• _Work instruction_
Your task is to transcribe the data in full.

• _Dataset records_
>>>>>

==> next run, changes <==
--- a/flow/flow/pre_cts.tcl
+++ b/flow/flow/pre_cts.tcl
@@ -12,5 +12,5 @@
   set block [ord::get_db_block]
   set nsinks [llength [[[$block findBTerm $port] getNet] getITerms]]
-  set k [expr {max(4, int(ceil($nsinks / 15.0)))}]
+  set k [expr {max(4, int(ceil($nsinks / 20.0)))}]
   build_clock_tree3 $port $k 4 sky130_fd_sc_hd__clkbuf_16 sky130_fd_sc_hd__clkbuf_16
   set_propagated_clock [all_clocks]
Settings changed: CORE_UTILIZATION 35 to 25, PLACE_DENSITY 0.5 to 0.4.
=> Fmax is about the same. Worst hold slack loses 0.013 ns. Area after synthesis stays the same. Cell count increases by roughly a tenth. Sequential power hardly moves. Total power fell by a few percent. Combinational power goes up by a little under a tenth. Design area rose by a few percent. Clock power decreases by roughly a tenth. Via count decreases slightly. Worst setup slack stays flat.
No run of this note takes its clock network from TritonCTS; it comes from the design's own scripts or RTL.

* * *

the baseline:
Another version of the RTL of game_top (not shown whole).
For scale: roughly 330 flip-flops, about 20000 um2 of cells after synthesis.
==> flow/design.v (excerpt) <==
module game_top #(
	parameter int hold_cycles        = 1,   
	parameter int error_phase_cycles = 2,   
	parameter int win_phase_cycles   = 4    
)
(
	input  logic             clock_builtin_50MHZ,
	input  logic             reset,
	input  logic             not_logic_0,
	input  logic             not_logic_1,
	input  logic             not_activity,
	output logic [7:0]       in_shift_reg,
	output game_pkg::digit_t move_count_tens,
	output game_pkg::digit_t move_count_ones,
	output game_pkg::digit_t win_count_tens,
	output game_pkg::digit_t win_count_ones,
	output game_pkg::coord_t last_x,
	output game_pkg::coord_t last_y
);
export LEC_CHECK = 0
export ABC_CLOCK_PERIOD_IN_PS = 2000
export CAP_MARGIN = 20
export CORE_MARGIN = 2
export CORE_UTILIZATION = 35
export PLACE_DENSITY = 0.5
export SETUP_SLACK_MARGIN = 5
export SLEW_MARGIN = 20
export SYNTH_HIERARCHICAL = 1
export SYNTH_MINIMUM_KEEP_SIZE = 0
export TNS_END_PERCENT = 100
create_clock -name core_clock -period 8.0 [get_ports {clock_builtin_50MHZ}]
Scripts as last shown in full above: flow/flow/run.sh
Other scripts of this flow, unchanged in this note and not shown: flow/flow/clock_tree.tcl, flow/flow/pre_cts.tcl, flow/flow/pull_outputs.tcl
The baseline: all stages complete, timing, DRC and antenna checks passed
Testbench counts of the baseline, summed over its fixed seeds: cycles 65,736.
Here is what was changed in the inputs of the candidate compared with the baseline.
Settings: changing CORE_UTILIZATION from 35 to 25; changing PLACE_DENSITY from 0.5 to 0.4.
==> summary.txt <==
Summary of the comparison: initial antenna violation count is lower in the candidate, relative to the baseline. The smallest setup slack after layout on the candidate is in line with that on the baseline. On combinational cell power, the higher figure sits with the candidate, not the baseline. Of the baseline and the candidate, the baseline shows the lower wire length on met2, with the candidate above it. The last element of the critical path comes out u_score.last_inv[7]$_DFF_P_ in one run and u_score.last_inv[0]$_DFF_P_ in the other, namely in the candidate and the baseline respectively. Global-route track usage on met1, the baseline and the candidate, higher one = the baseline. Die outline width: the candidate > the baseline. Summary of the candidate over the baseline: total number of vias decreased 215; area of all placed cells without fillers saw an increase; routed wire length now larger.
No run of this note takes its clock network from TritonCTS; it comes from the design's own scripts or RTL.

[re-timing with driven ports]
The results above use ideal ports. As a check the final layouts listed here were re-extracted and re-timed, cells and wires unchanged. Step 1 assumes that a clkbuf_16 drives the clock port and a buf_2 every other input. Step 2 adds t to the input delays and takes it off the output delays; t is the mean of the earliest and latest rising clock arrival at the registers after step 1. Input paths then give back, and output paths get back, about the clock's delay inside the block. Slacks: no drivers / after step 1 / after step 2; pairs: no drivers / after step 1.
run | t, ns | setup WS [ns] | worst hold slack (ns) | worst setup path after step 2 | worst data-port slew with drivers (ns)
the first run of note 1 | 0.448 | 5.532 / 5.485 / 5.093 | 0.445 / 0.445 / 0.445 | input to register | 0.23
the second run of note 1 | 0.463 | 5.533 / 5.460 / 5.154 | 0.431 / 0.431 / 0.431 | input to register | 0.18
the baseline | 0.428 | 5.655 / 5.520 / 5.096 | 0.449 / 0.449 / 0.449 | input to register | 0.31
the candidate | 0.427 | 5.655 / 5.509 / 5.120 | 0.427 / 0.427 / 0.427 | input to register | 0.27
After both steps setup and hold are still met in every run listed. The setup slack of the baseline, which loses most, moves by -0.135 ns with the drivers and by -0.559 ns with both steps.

<<<<<

• _Task result_
==> next run, changes <==
--- a/flow/flow/pre_cts.tcl
+++ b/flow/flow/pre_cts.tcl
@@ -12,5 +12,5 @@
   set block [ord::get_db_block]
   set nsinks [llength [[[$block findBTerm $port] getNet] getITerms]]
-  set k [expr {max(4, int(ceil($nsinks / 15.0)))}]
+  set k [expr {max(4, int(ceil($nsinks / 20.0)))}]
   build_clock_tree3 $port $k 4 sky130_fd_sc_hd__clkbuf_16 sky130_fd_sc_hd__clkbuf_16
   set_propagated_clock [all_clocks]
Settings changed: CORE_UTILIZATION 35 to 25, PLACE_DENSITY 0.5 to 0.4.
=> Fmax is about the same. Worst hold slack loses 0.013 ns. Area after synthesis stays the same. Cell count increases by roughly a tenth. Sequential power hardly moves. Total power fell by a few percent. Combinational power goes up by a little under a tenth. Design area rose by a few percent. Clock power decreases by roughly a tenth. Via count decreases slightly. Worst setup slack stays flat.
No run of this note takes its clock network from TritonCTS; it comes from the design's own scripts or RTL.

* * *

the baseline:
Another version of the RTL of game_top (not shown whole).
For scale: roughly 330 flip-flops, about 20000 um2 of cells after synthesis.
==> flow/design.v (excerpt) <==
module game_top #(
	parameter int hold_cycles        = 1,   
	parameter int error_phase_cycles = 2,   
	parameter int win_phase_cycles   = 4    
)
(
	input  logic             clock_builtin_50MHZ,
	input  logic             reset,
	input  logic             not_logic_0,
	input  logic             not_logic_1,
	input  logic             not_activity,
	output logic [7:0]       in_shift_reg,
	output game_pkg::digit_t move_count_tens,
	output game_pkg::digit_t move_count_ones,
	output game_pkg::digit_t win_count_tens,
	output game_pkg::digit_t win_count_ones,
	output game_pkg::coord_t last_x,
	output game_pkg::coord_t last_y
);
export LEC_CHECK = 0
export ABC_CLOCK_PERIOD_IN_PS = 2000
export CAP_MARGIN = 20
export CORE_MARGIN = 2
export CORE_UTILIZATION = 35
export PLACE_DENSITY = 0.5
export SETUP_SLACK_MARGIN = 5
export SLEW_MARGIN = 20
export SYNTH_HIERARCHICAL = 1
export SYNTH_MINIMUM_KEEP_SIZE = 0
export TNS_END_PERCENT = 100
create_clock -name core_clock -period 8.0 [get_ports {clock_builtin_50MHZ}]
Scripts as last shown in full above: flow/flow/run.sh
Other scripts of this flow, unchanged in this note and not shown: flow/flow/clock_tree.tcl, flow/flow/pre_cts.tcl, flow/flow/pull_outputs.tcl
The baseline: all stages complete, timing, DRC and antenna checks passed
Testbench counts of the baseline, summed over its fixed seeds: cycles 65,736.
Here is what was changed in the inputs of the candidate compared with the baseline.
Settings: changing CORE_UTILIZATION from 35 to 25; changing PLACE_DENSITY from 0.5 to 0.4.
==> summary.txt <==
Summary of the comparison: initial antenna violation count is lower in the candidate, relative to the baseline. The smallest setup slack after layout on the candidate is in line with that on the baseline. On combinational cell power, the higher figure sits with the candidate, not the baseline. Of the baseline and the candidate, the baseline shows the lower wire length on met2, with the candidate above it. The last element of the critical path comes out u_score.last_inv[7]$_DFF_P_ in one run and u_score.last_inv[0]$_DFF_P_ in the other, namely in the candidate and the baseline respectively. Global-route track usage on met1, the baseline and the candidate, higher one = the baseline. Die outline width: the candidate > the baseline. Summary of the candidate over the baseline: total number of vias decreased 215; area of all placed cells without fillers saw an increase; routed wire length now larger.
No run of this note takes its clock network from TritonCTS; it comes from the design's own scripts or RTL.

[re-timing with driven ports]
The results above use ideal ports. As a check the final layouts listed here were re-extracted and re-timed, cells and wires unchanged. Step 1 assumes that a clkbuf_16 drives the clock port and a buf_2 every other input. Step 2 adds t to the input delays and takes it off the output delays; t is the mean of the earliest and latest rising clock arrival at the registers after step 1. Input paths then give back, and output paths get back, about the clock's delay inside the block. Slacks: no drivers / after step 1 / after step 2; pairs: no drivers / after step 1.
run | t, ns | setup WS [ns] | worst hold slack (ns) | worst setup path after step 2 | worst data-port slew with drivers (ns)
the first run of note 1 | 0.448 | 5.532 / 5.485 / 5.093 | 0.445 / 0.445 / 0.445 | input to register | 0.23
the second run of note 1 | 0.463 | 5.533 / 5.460 / 5.154 | 0.431 / 0.431 / 0.431 | input to register | 0.18
the baseline | 0.428 | 5.655 / 5.520 / 5.096 | 0.449 / 0.449 / 0.449 | input to register | 0.31
the candidate | 0.427 | 5.655 / 5.509 / 5.120 | 0.427 / 0.427 / 0.427 | input to register | 0.27
After both steps setup and hold are still met in every run listed. The setup slack of the baseline, which loses most, moves by -0.135 ns with the drivers and by -0.559 ns with both steps.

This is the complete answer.